**src/rtl/conv_tile_sched.sv**
```systemverilog
// conv_tile_sched
//   Tile sequencer for the convolution accelerator. It walks the output volume
//   in this loop order: tile_out (outermost), then tile_row, then tile_col.
//   For each output tile it runs a load/compute pair for every input-channel
//   tile and then issues one store. Every stage is started with a one-cycle
//   pulse and acknowledged with a one-cycle done pulse.
//
// Ports
//   clk_i, rst_i          clock, synchronous active-high reset
//   conv_start_i          start a full layer; only honoured when idle
//   load_start_o          load the tile at the current indices
//   load_done_i           load acknowledged
//   compute_start_o       run the PE array on the loaded tile
//   acc_clear_o           qualifies compute_start_o: first input tile, clear accumulators
//   compute_done_i        compute acknowledged
//   store_start_o         dump the output tile and write it back to DDR
//   store_done_i          both store paths finished
//   tile_row_o/col_o/in_o/out_o  current tile indices
//   busy_o                high whenever the sequencer is not idle
//   conv_done_o           last store of the layer acknowledged
module conv_tile_sched #(
  parameter int TILE_ROW_NUM = 4,
  parameter int TILE_COL_NUM = 4,
  parameter int TILE_IN_NUM  = 2,
  parameter int TILE_OUT_NUM = 2,
  parameter int CW           = 8
) (
  input  logic          clk_i,
  input  logic          rst_i,
  input  logic          conv_start_i,
  output logic          load_start_o,
  input  logic          load_done_i,
  output logic          compute_start_o,
  output logic          acc_clear_o,
  input  logic          compute_done_i,
  output logic          store_start_o,
  input  logic          store_done_i,
  output logic [CW-1:0] tile_row_o,
  output logic [CW-1:0] tile_col_o,
  output logic [CW-1:0] tile_in_o,
  output logic [CW-1:0] tile_out_o,
  output logic          busy_o,
  output logic          conv_done_o
);

  typedef enum logic [3:0] {
    S_IDLE, S_LOAD, S_WAIT_LOAD, S_COMP, S_WAIT_COMP,
    S_STORE, S_WAIT_STORE, S_NEXT, S_FIN
  } state_e;

  localparam logic [CW-1:0] ROW_LAST = CW'(TILE_ROW_NUM - 1);
  localparam logic [CW-1:0] COL_LAST = CW'(TILE_COL_NUM - 1);
  localparam logic [CW-1:0] IN_LAST  = CW'(TILE_IN_NUM - 1);
  localparam logic [CW-1:0] OUT_LAST = CW'(TILE_OUT_NUM - 1);

  state_e        state_q, state_d;
  logic [CW-1:0] row_q, row_d, col_q, col_d, in_q, in_d, out_q, out_d;

  logic load_start_q, load_start_d;
  logic compute_start_q, compute_start_d;
  logic acc_clear_q, acc_clear_d;
  logic store_start_q, store_start_d;
  logic busy_q, busy_d;
  logic conv_done_q, conv_done_d;

  // State, index and output registers
  always_ff @(posedge clk_i) begin
    if (rst_i) begin
      state_q         <= S_IDLE;
      row_q           <= '0;
      col_q           <= '0;
      in_q            <= '0;
      out_q           <= '0;
      load_start_q    <= 1'b0;
      compute_start_q <= 1'b0;
      acc_clear_q     <= 1'b0;
      store_start_q   <= 1'b0;
      busy_q          <= 1'b0;
      conv_done_q     <= 1'b0;
    end else begin
      state_q         <= state_d;
      row_q           <= row_d;
      col_q           <= col_d;
      in_q            <= in_d;
      out_q           <= out_d;
      load_start_q    <= load_start_d;
      compute_start_q <= compute_start_d;
      acc_clear_q     <= acc_clear_d;
      store_start_q   <= store_start_d;
      busy_q          <= busy_d;
      conv_done_q     <= conv_done_d;
    end
  end

  // Next state and index stepping. Done inputs are only looked at in their
  // own wait state, so stray or stretched pulses fall on the floor.
  always_comb begin
    state_d = state_q;
    row_d   = row_q;
    col_d   = col_q;
    in_d    = in_q;
    out_d   = out_q;
    case (state_q)
      S_IDLE:       if (conv_start_i) state_d = S_LOAD;
      S_LOAD:       state_d = S_WAIT_LOAD;
      S_WAIT_LOAD:  if (load_done_i) state_d = S_COMP;
      S_COMP:       state_d = S_WAIT_COMP;
      S_WAIT_COMP: begin
        if (compute_done_i) begin
          if (in_q == IN_LAST) begin
            state_d = S_STORE;
          end else begin
            in_d    = in_q + 1'b1;
            state_d = S_LOAD;
          end
        end
      end
      S_STORE:      state_d = S_WAIT_STORE;
      S_WAIT_STORE: if (store_done_i) state_d = S_NEXT;
      S_NEXT: begin
        // Odometer step: col fastest, then row, then out.
        in_d    = '0;
        state_d = S_LOAD;
        if (col_q == COL_LAST) begin
          col_d = '0;
          if (row_q == ROW_LAST) begin
            row_d = '0;
            if (out_q == OUT_LAST) begin
              out_d   = '0;
              state_d = S_FIN;
            end else begin
              out_d = out_q + 1'b1;
            end
          end else begin
            row_d = row_q + 1'b1;
          end
        end else begin
          col_d = col_q + 1'b1;
        end
      end
      S_FIN: begin
        row_d   = '0;
        col_d   = '0;
        in_d    = '0;
        out_d   = '0;
        state_d = S_IDLE;
      end
      default: state_d = S_IDLE;
    endcase
  end

  // Outputs are decoded from the next state and registered, so each pulse
  // lines up exactly with the cycle the FSM sits in the matching state.
  always_comb begin
    load_start_d    = (state_d == S_LOAD);
    compute_start_d = (state_d == S_COMP);
    acc_clear_d     = (state_d == S_COMP) && (in_d == '0);
    store_start_d   = (state_d == S_STORE);
    conv_done_d     = (state_d == S_FIN);
    busy_d          = (state_d != S_IDLE);
  end

  assign load_start_o    = load_start_q;
  assign compute_start_o = compute_start_q;
  assign acc_clear_o     = acc_clear_q;
  assign store_start_o   = store_start_q;
  assign busy_o          = busy_q;
  assign conv_done_o     = conv_done_q;
  assign tile_row_o      = row_q;
  assign tile_col_o      = col_q;
  assign tile_in_o       = in_q;
  assign tile_out_o      = out_q;

endmodule

```
**config.mk**
```make
export PLATFORM = sky130hd
export DESIGN_NAME = conv_tile_sched
export DESIGN_NICKNAME = d
export VERILOG_FILES = /design/src/rtl/conv_tile_sched.sv
export SDC_FILE = /design/constraint.sdc
export NUM_CORES = 1
export LEC_CHECK = 0
export CORE_ASPECT_RATIO = 2
export CORE_MARGIN = 4
export CORE_UTILIZATION = 55
export CTS_CLUSTER_DIAMETER = 40
export DETAILED_ROUTE_END_ITERATION = 8
export PLACE_DENSITY_LB_ADDON = 0.15
export SYNTH_ARGS = -nofsm -noshare
export SYNTH_HDL_FRONTEND = slang
export SYNTH_SLANG_ARGS = --single-unit
export TNS_END_PERCENT = 30
```
**constraint.sdc**
```tcl
create_clock -name clk_i -period 4.54 [get_ports clk_i]
set_clock_uncertainty 0.2 [all_clocks]
set_input_delay 1.135 -clock clk_i [delete_from_list [all_inputs] [get_ports clk_i]]
set_output_delay 1.135 -clock clk_i [all_outputs]
set_load 0.005 [all_outputs]
```
==> results.txt, run 1 <==
The register-to-register setup slack is approximately 1900 ps. Input and output buffers added on the ports amount to 43. The total congestion overflow is 0. In the routed design, unresolved DRC markers number 0. The hold buffer count at CTS came out at 0.

Once the clock tree was built, the setup fixing pass inserted 0 buffers. STA classifies the critical path startpoint as an input port. The global-route wire length before repair is 9045 um.

The library cells used most frequently in the layout, excluding fill and tap cells, are sky130_fd_sc_hd__clkdlybuf4s50_1, sky130_fd_sc_hd__dfxtp_1, sky130_fd_sc_hd__nor2_1. The via count of the first global-routing pass was between 2k and 2.5k. The achievable clock frequency is about 350 MHz.

The die covers between 0.005 and 0.006 mm2. Per report_power, the clock group accounts for 39.3% of the total. The final weighted congestion in routability-driven placement came out at approximately 0.86. The post-synthesis average cell area is ~8.4 um2.

The number of enable flip-flop cells after synthesis came out at 0. The initial detailed-routing violation count is 36. At the pin with the least slew margin, the transition time is ~950 ps. The CTS tree is done. The pre-CTS setup slack is between 1000 and 1500 ps. The number of max-slew violations in the final report is 0. The number of hold violations in the final report is 0.

The maximum clock path buffer count is 2. Counting the buffers created by CTS gives 5. Dividing total power by cell area gives a power density of 257.7 mW/mm2. The internal portion of the total power is between 0.5 and 0.6 mW.

In this run the worst path has a maximum fanout of 8. The count of antenna diodes in the layout is 0. The worst reg2reg path startpoint is tile_row_o[0]. The area growth from synthesis to layout is 25.53%. The count of TritonRoute iterations in the first routing pass is 4. The critical path in this run is classified as input port to register.

The number of antenna-violating nets in the routed design came out at 0. The number of cells traversed by the worst register-to-register path came out at 6. The most frequently used flop master after synthesis is sky130_fd_sc_hd__dfxtp_1. At the worst endpoint, the required time is around 4500 ps.

The endpoint type of the worst setup path is a register. Following the worst setup path forward leads to its endpoint at acc_clear_o. The sequential share of the synthesized area is between 30% and 40%. The net count of the finished layout came out at ~310. The layout cell share with drive strength beyond 1 came out at under 10%.

The number of antenna violations at the first check in global routing came out at 0. The worst endpoint data arrival time came out at 2900 ps. The height of the chip is between 90 and 100 um.

The minimum clock period after layout came out at between 2000 and 3000 ps. The terminus of the critical flop-to-flop path is tile_out_o[5]. The post-synthesis share of cell area spent on xor and xnor gates came out at around 4.8%. The synthesized-area fraction occupied by adder cells came out at ~3.4%.

In this run the tightest slew margin relative to its limit is 35.94%. The routed layout has roughly 2.1k vias. The logic gate share of total power came out at under 10%.

The number of distinct standard cells referenced by the synthesized netlist is 52. The switching power summed over all nets is 0.1561 mW. Across the run, the number of max-cap violations was 0. The flow ran to the end, and the final reports show no timing, DRC or antenna violations.

In the final timing run, aggregate negative setup slack is 0 ps. The count of yosys warnings during synthesis came out at 0. For this configuration, the core starts out at a cell density of a little under three fifths. The peak ir drop on the vdd network came out at approximately 0.00028 V. The wire length per cell after detailed routing is roughly 15 um. The complex-gate fraction of the synthesized area is between 10% and 20%.

The count of final setup violators is 0. Dividing the final minimum period by the clock period gives 63.83%. In this run the clock root is driven by a sky130_fd_sc_hd__clkbuf_8. The fraction of registers with async set or reset after synthesis is 0%. The clock slew at the register clock pins of the worst setup and hold paths is 80 ps.

In this run the worst hold path is classified as register to register. The clock insertion delay at the later pin of the skew report is 290 ps. The post-cts sizing count came out at 0. Registers are responsible for a little over half of the overall power. The H-tree depth is 2.

The post-synth design cell area is about 0.0022 mm2. The synthesized instance count is 260. The total wire length is 5329 um. The count of pins on the block boundary is 44. The mean number of vias per cell came out at a little under 6. The post-synthesis net count came out at between 200 and 300. The completed layout was analyzed and its total power is 0.7072 mW. The dominant combinational cell family by area after synthesis is simple AND/OR/NAND/NOR gates. Once routing completed, OpenROAD measured the worst setup slack at 1642 ps.

Setup repair after global routing left no endpoint under its margin. The synthesized-area fraction occupied by and/or/nand/nor cells came out at just under 30%. The static power due to leakage is about 0.93 nW. The mux share of post-synthesis cell area came out at 1.145%. The clock sink total came out at 42. The floorplan has 32 rows. The horizontal extent of the die is 52.58 um.

The number of synthesized register bits came out at between 40 and 50. The switching share of power is between 20 and 25%. The total core area is 0.003844 mm2. The all-layer global routing usage came out at approximately 22%. Once detailed placement completed, the half-perimeter wirelength came to just over 4000 um. Tracing the worst setup path back leads to its startpoint at compute_done_i.

The number of filler instances in the final layout is between 300 and 400. Leaving out fill and tap cells, the most frequent cell in the layout is sky130_fd_sc_hd__clkdlybuf4s50_1. Entering global routing, the biggest net connects 26 pins.
power by group through the flow:
stage	logic (mW)	registers [mW]	clock network [mW]
6_report	0.0452	0.384	0.278
5_1_grt	0.0496	0.386	0.299
4_1_cts	0.0455	0.384	0.284
3_5_place_dp	0.0453	0.393	0
3_3_place_gp	0.0447	0.392	0
2_1_floorplan	0.0357	0.386	0
cell families (layout without fill, tap and decap cells):
group / after synthesis / count (layout)
xor gates and xnor gates: 12 / 12
muxes: 2 / 2
and+or+nand+nor: 112 / 112
buffers and inverters: 20 / 61
AOI/OAI and AO/OA: 66 / 66
DFF: 42 / 42
adders and majority gates: 6 / 6
state kept, by name, indices dropped and copies added, names as in the netlist:
signal / flops
tile_out_o: 8
tile_in_o: 8
store_start_o: 1
conv_done_o: 1
load_start_o: 1
tile_row_o: 8
tile_col_o: 8
compute_start_o: 1
busy_o: 1
acc_clear_o: 1
state_q: 4
critical path: stages:
cell,delay [ps]
sky130_fd_sc_hd__clkdlybuf4s50_1,650
sky130_fd_sc_hd__and4_1,330
sky130_fd_sc_hd__a21oi_1,100
sky130_fd_sc_hd__o21ai_0,240
sky130_fd_sc_hd__nand4_1,160
sky130_fd_sc_hd__nor4_2,290
stage by stage:
| step | util, % | cell area, um2 | hold WS (ps) | cells |
|---|---|---|---|---|
| 2_1_floorplan | - | 2186 | 276.7 | 260 |
| 3_3_place_gp | 68.52 | 2634 | 286.0 | 344 |
| 3_5_place_dp | 68.52 | 2634 | 289.7 | 344 |
| 4_1_cts | 71.39 | 2744 | 303.7 | 352 |
| 5_1_grt | 71.39 | 2744 | 339.2 | 352 |
| 6_report | 71.39 | 2744 | 301.2 | 352 |
routing by layer:
metal	track usage (%)	share of wire [%]	vias to the layer above
met5	0	0	-
met4	9.055	2.7	0
met3	4.455	2.1	12
met2	40.61	57	39
met1	23.86	38	998
li1	-	-	1036
area by class of cell:
cell class | count | area (um2) | area share (%)
clock buffer | 8 | 110.1 | 4.013
sequential | 42 | 840.8 | 30.64
multi-input combinational | 198 | 1257 | 45.83
tap | 51 | 63.81 | 2.326
timing repair buffer | 44 | 437.9 | 15.96
inverter | 9 | 33.78 | 1.231
how the worst min path moves through the flow:
stage	startpoint	endpoint	slack (ps)	depth (start not counted)
finish	tile_row_o[1]	tile_row_o[1]	300	2
global route	tile_row_o[1]	tile_row_o[1]	340	2
CTS	tile_out_o[6]	tile_out_o[6]	300	2
detailed placement	tile_out_o[6]	tile_out_o[6]	290	2
global placement	tile_row_o[1]	tile_row_o[1]	290	2
floorplan	tile_row_o[1]	tile_row_o[1]	280	2
synth_stat cells, drive strengths merged (5+ instances only):
master,number,area share (%)
buf,6,1.6
a21oi,25,5.7
and3,5,1.4
xor2,5,2.0
nand4,9,2.6
nand3,5,1.1
dfxtp,42,38
o21ai,18,4.1
ha,6,3.4
xnor2,7,2.8
nand3b,6,2.1
nor4,6,2.0
nor2,27,4.6
or3,7,2.0
inv,9,1.5
nand2,16,2.7
nor3,8,1.8
clkbuf,5,0.86
(Power assumes the default switching activity.)
==> inputs of run 2 (changes only) <==
- CORE_UTILIZATION: 55 -> 46
- clock period: 4.54 -> 2.6 ns (I/O delays scaled with it)
==> run 2 against run 1 <==
Worst hold slack got worse by 2.2 ps. Non-clock buffer count is 14 higher. Largest power group unchanged. Sequential power up 74%. Clock power rose by 55%. Global-route usage shrank 2.7 points. Die area increased by 17%.
==> results.txt, run 2 (synthesis gave the netlist of run 1 again) <==
The all-layer global routing usage came out at 19.79% (-2.7 points). Clock tree synthesis selected as its root buffer the cell sky130_fd_sc_hd__clkbuf_8. The critical path data required time is 2630 ps (-1910 ps). The net count of the finished layout was 326 (+4.5%).

The final setup TNS came out at 0 ps (unchanged). The number of antenna violations at the first check in global routing came out at 0 (unchanged). The count of final setup violators is 0 (unchanged).

Setup repair after global routing left no endpoint under its margin. The total congestion overflow was 0 (unchanged). The final standard cell utilization of the core is 61.80% (-9.6 points).

The post-CTS repair timing setup buffer count came out at 0 (unchanged). The number of cells traversed by the worst register-to-register path came out at 6 (unchanged). The area added between synthesis and finish came out at 29.99%.

The maximum net fanout on the critical path came to 13 (+5). The library cell used most frequently in the layout, excluding fill and tap cells, is sky130_fd_sc_hd__clkdlybuf4s50_1. The number of max-cap violations came out at 0 (unchanged). The number of stages on the worst hold path came out at 2 (unchanged).

The maximum number of pins on one net before global-route repair came to 25 (-3.8%). The worst endpoint data arrival time came out at 2450 ps (-450 ps). The clock sink total came to 42 (unchanged). The horizontal extent of the die is 56.75 um (+7.9%). The final worst-path setup slack came to 175.8 ps (-1466 ps). The power per unit of standard cell area is 418.1 mW/mm2 (+62%). The mean number of vias per cell was 5.841 (-1.4%).

The pre-CTS setup slack is 7.826 ps (-1423 ps). The detailed placer's ending HPWL came to 4334 um (+7.8%). The worst-case headroom to the max-slew limit is 58.79% (+23 points). The clock insertion delay at the later pin of the skew report came to 290 ps (about the same). The number of antenna-violating nets in the routed design came out at 0 (unchanged). The flow ran to the end, and the final reports show no timing, DRC or antenna violations. The H-tree depth came out at 2 (unchanged).

The global-route wire length before repair is 9687 um (+7.1%). The total wire length is 5636 um (+5.8%). The count of unresolved DRC violations after routing came out at 0 (unchanged). The number of clock buffers inserted by TritonCTS came out at 5 (unchanged). The peak ir drop on the vdd network was 0.0003597 V (+30%). The total via count in the routed design came out at 2,161 (+3.6%). The achievable clock frequency is about 410 MHz.

The slew at the pin closest to its max-slew limit is 616.8 ps (-335.3 ps). The total core area is 0.004598 mm2 (+20%). The layout cell share with drive strength beyond 1 came out at 9.206% (+4.2 points). The initial core utilization is 47.54% (-9.3 points). The height of the chip is 105.5 um (+8.6%). The total number of placement rows came out at 35 (+9.4%). The final hold slack is 299.0 ps (-2.225 ps). The number of max-slew violations in the final report was 0 (unchanged). TritonCTS built the clock tree. The count of pins on the block boundary is 44 (unchanged). The total of buffers placed on input and output ports is 43 (unchanged). The count of TritonRoute iterations in the first routing pass came to 4 (unchanged). In this run the worst hold path is classified as register to register. The top cell types in the final layout, fill and taps aside, are sky130_fd_sc_hd__clkdlybuf4s50_1, sky130_fd_sc_hd__dfxtp_1, sky130_fd_sc_hd__nor2_1. The via count of the first global-routing pass is 2,144 (+5.5%). The number of hold violations in the final report is 0 (unchanged). The static power due to leakage was 0.9947 nW (+6.5%). The minimum clock period after layout is around 2400 ps.

The wire length per cell after detailed routing was 15.23 um (+0.62%). The endpoint type of the worst setup path is a register. The initial detailed-routing violation count came to 74 (+110%).

The full die area is 0.005986 mm2 (+17%). The final period utilization is 93.24%. The final weighted congestion in routability-driven placement came out at 0.8863 (+3.4%).

The count of antenna diodes in the layout is 0 (unchanged). The clock slew at the register clock pins of the worst setup and hold paths is 80 ps (about the same). The startpoint type of the worst setup path is a register. The path type of the worst setup path is register to register. The hold buffer count at CTS was 0 (unchanged). The maximum clock path buffer count came to 2 (unchanged).
run 2: final timing paths:
path	slack, ps	to	from
max reg2reg	180	tile_out_o[5]	tile_col_o[0]
max	180	tile_out_o[5]	tile_col_o[0]
min	300	tile_out_o[6]	tile_out_o[6]
min reg2reg	300	tile_out_o[6]	tile_out_o[6]
run 2: timing repair:
item                                    in CTS  in global routing
endpoints found under the setup margin       0                  2
hold endpoints to repair                     0                  0
resized for setup                            0                  1
run 2: layer usage:
metal	part of all wire (%)	global-route usage [%]	vias to the layer above
met4	2.6	8.624	0
li1	-	-	1067
met2	58	37.00	47
met3	2.3	3.309	13
met1	37	20.90	1034
met5	0	0	-
run 2: power by group:
part	internal [mW]	leakage [nW]	switching (mW)
logic	0.0447	0.607	0.0424
clock network	0.214	0.0482	0.218
registers	0.654	0.339	0.0150
total	0.913	0.995	0.275
run 2: critical path, cell delays in order, from the launching register on:
cell and delay [ps]:
sky130_fd_sc_hd__dfxtp_1 400, sky130_fd_sc_hd__ha_1 250, sky130_fd_sc_hd__nor4b_2 320, sky130_fd_sc_hd__nand4_1 160, sky130_fd_sc_hd__o21a_1 340, sky130_fd_sc_hd__or4_1 550, sky130_fd_sc_hd__a21oi_1 140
········
Only the count belongs in your answer, so please work out how many lines of the data contain "else".

5